### Instructions to follow
Return exactly those lines of the material below that fall between the line holding "run.sh (not shown)" and the line holding "- CTS_CLUSTER_DIAMETER: 371 -> unset", inclusive.

### Exercise input
== Segment start ==

Design top, start of the top module:
module top(
		input wire [31:0] opa,
		input wire [31:0] opb,
		input wire start,
		input wire rst,
		input wire clk,
		output reg done,
		output reg [31:0] result
);
make LEC_CHECK=0 ABC_AREA=1 CAP_MARGIN=20 CORE_ASPECT_RATIO=1.13 CORE_MARGIN=2 CORE_UTILIZATION=72 CTS_CLUSTER_DIAMETER=371 CTS_CLUSTER_SIZE=99 PLACE_DENSITY=0.44 SLEW_MARGIN=20 TNS_END_PERCENT=5 finish   # period 3.48 ns
run.sh (not shown) runs the stock make flow with config.mk's settings and CLKGATE_MAP_FILE=.
The baseline ended with an error in global routing (5_1_grt) (GRT-0116).
Then changed:
- ABC_AREA: 1 -> unset
- CORE_ASPECT_RATIO: 1.13 -> unset
- CORE_UTILIZATION: 72 -> 64
- CTS_CLUSTER_DIAMETER: 371 -> unset
- CTS_CLUSTER_SIZE: 99 -> unset
- PLACE_DENSITY: 0.44 -> unset
- TNS_END_PERCENT: 5 -> unset
- clock period: 3.48 -> 4.67 ns (I/O delays scaled with it)
Outcome: The changed run completed and failed the layout checks on setup timing; synthesized cell count goes down by 28%; synthesized area goes down by about 4.5%; die size goes up by about 7%.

== Segment end ==

### Your response
run.sh (not shown) runs the stock make flow with config.mk's settings and CLKGATE_MAP_FILE=.
The baseline ended with an error in global routing (5_1_grt) (GRT-0116).
Then changed:
- ABC_AREA: 1 -> unset
- CORE_ASPECT_RATIO: 1.13 -> unset
- CORE_UTILIZATION: 72 -> 64
- CTS_CLUSTER_DIAMETER: 371 -> unset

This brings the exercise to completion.